The majority of the court are unable to agree to the third paragraph of Judge RbybuRN’s opinion. Pace’s authority as agent of the Phoenix Insurance Company was stated in his commission as follows:
“Be it known, That John W. Pace, of Elsberry, in the county of Lincoln and State of Missouri, is appointed and by these presents duly constituted agent of the Phoenix Insurance Company of the city of Brooklyn, with full power to receive proposals for insurance against loss and damage by fire in Elsberry, Missouri, and vicinity, to fix rates of premium, to receive money, and to countersign, issue, renew and consent to the transfer of policies of insurance, signed by the president or thé secretary of the said Phoenix Insurance Company, subject to the rules and regulations of said company, and to such instructions as may from time to time be given by its officers.”

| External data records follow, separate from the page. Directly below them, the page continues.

===== config.mk =====
export PLATFORM = sky130hd
export DESIGN_NAME = hamming_dec_sched
export DESIGN_NICKNAME = d
export VERILOG_FILES = /design/src/rtl/hamming_dec_sched.sv
export SDC_FILE = /design/constraint.sdc
export NUM_CORES = 1
export LEC_CHECK = 0
export CORE_ASPECT_RATIO = 1.5
export CORE_UTILIZATION = 45
export CTS_BUF_LIST = sky130_fd_sc_hd__clkbuf_2
export CTS_CLUSTER_DIAMETER = 200
export DETAILED_ROUTE_END_ITERATION = 10
export DONT_BUFFER_PORTS = 1
export GPL_TIMING_DRIVEN = 0
export HOLD_SLACK_MARGIN = 0.12
export PLACE_DENSITY_LB_ADDON = 0.2
export RECOVER_POWER = 50
export SLEW_MARGIN = 20
export SYNTH_ARGS = -nofsm -noshare
export SYNTH_HDL_FRONTEND = slang
export SYNTH_SLANG_ARGS = --single-unit

===== constraint.sdc =====
create_clock -name clk -period 1.64 [get_ports clk]
set_input_delay 0.164 -clock clk [delete_from_list [all_inputs] [get_ports clk]]
set_output_delay 0.164 -clock clk [all_outputs]
set_load 0.005 [all_outputs]
$ cat config.mk
export PLATFORM = sky130hd
export DESIGN_NAME = rbus_vga_eve_seq
export DESIGN_NICKNAME = d
export VERILOG_FILES = /design/src/rtl/rbus_vga_eve_seq.sv
export SDC_FILE = /design/constraint.sdc
export NUM_CORES = 1
export LEC_CHECK = 0
export ABC_CLOCK_PERIOD_IN_PS = 3100
export BUFFER_PORTS_ARGS = -buffer_cell sky130_fd_sc_hd__buf_2
export CAP_MARGIN = 5
export CORE_MARGIN = 2
export CORE_UTILIZATION = 51
export DETAILED_ROUTE_END_ITERATION = 8
export PLACE_DENSITY = 0.84
export SKIP_LAST_GASP = 1
export SLEW_MARGIN = 20
export SYNTH_ARGS = -nofsm -noshare
export SYNTH_HDL_FRONTEND = slang
export SYNTH_SLANG_ARGS = --single-unit
$ cat constraint.sdc
create_clock -name clk -period 3.1 [get_ports clk]
set_input_delay 0.155 -clock clk [delete_from_list [all_inputs] [get_ports clk]]
set_output_delay 0.155 -clock clk [all_outputs]
set_load 0.1 [all_outputs]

In addition to the authority given in that commission, the testimony showed that Pace was in the habit of countersigning and issuing policies, and collecting premiums. His authority was ample to enable him to make a valid oral contract of insurance, according to the decision in Parsons v. Insurance Company, 132 Mo. 583. *174and according to the general current of authority. 1 Joyce, Insurance, sec., 525; Hotchkiss v. Ins. Co., 5 Hun (N. Y.) 9; Angell v. Ins. Co., 59 N. Y. 171.
In the Parsons case Kirk, the insurance company’s agent, undertook to modify the blank form of the policy furnished him by the company under “his authority to countersign and issue policies for the company;” and on an authority of that scope it was ruled that he was empowered to make an alteration in the usual form of the contract. It is true the opinion speaks about “an agent of an insurance company authorized to malte contracts of insurance in the name of his principal; to countersign, issue and deliver policies and receive the premiums therefor,” saying such an agent is clothed with the full authority of his principal. But if we look closely to the facts, it will be seen that Kirk had no power “to make contracts of insurance” other than was given to him by his authority to countersign and issue policies for the company.
The text of the section quoted from Joyce, which is supported by the cases cited, says, “an agent entrusted with blank policies signed by the president and secretary, with authority to negotiate, fill up and issue the same, may bind the company by parol contracts to insure. ’ ’
We think there is no doubt that Pace had power to make an oral contract of insurance, and as the issue of whether or not he did make one with King was submitted to the jury by appropriate instructions, their finding on the issue settles that part of the case.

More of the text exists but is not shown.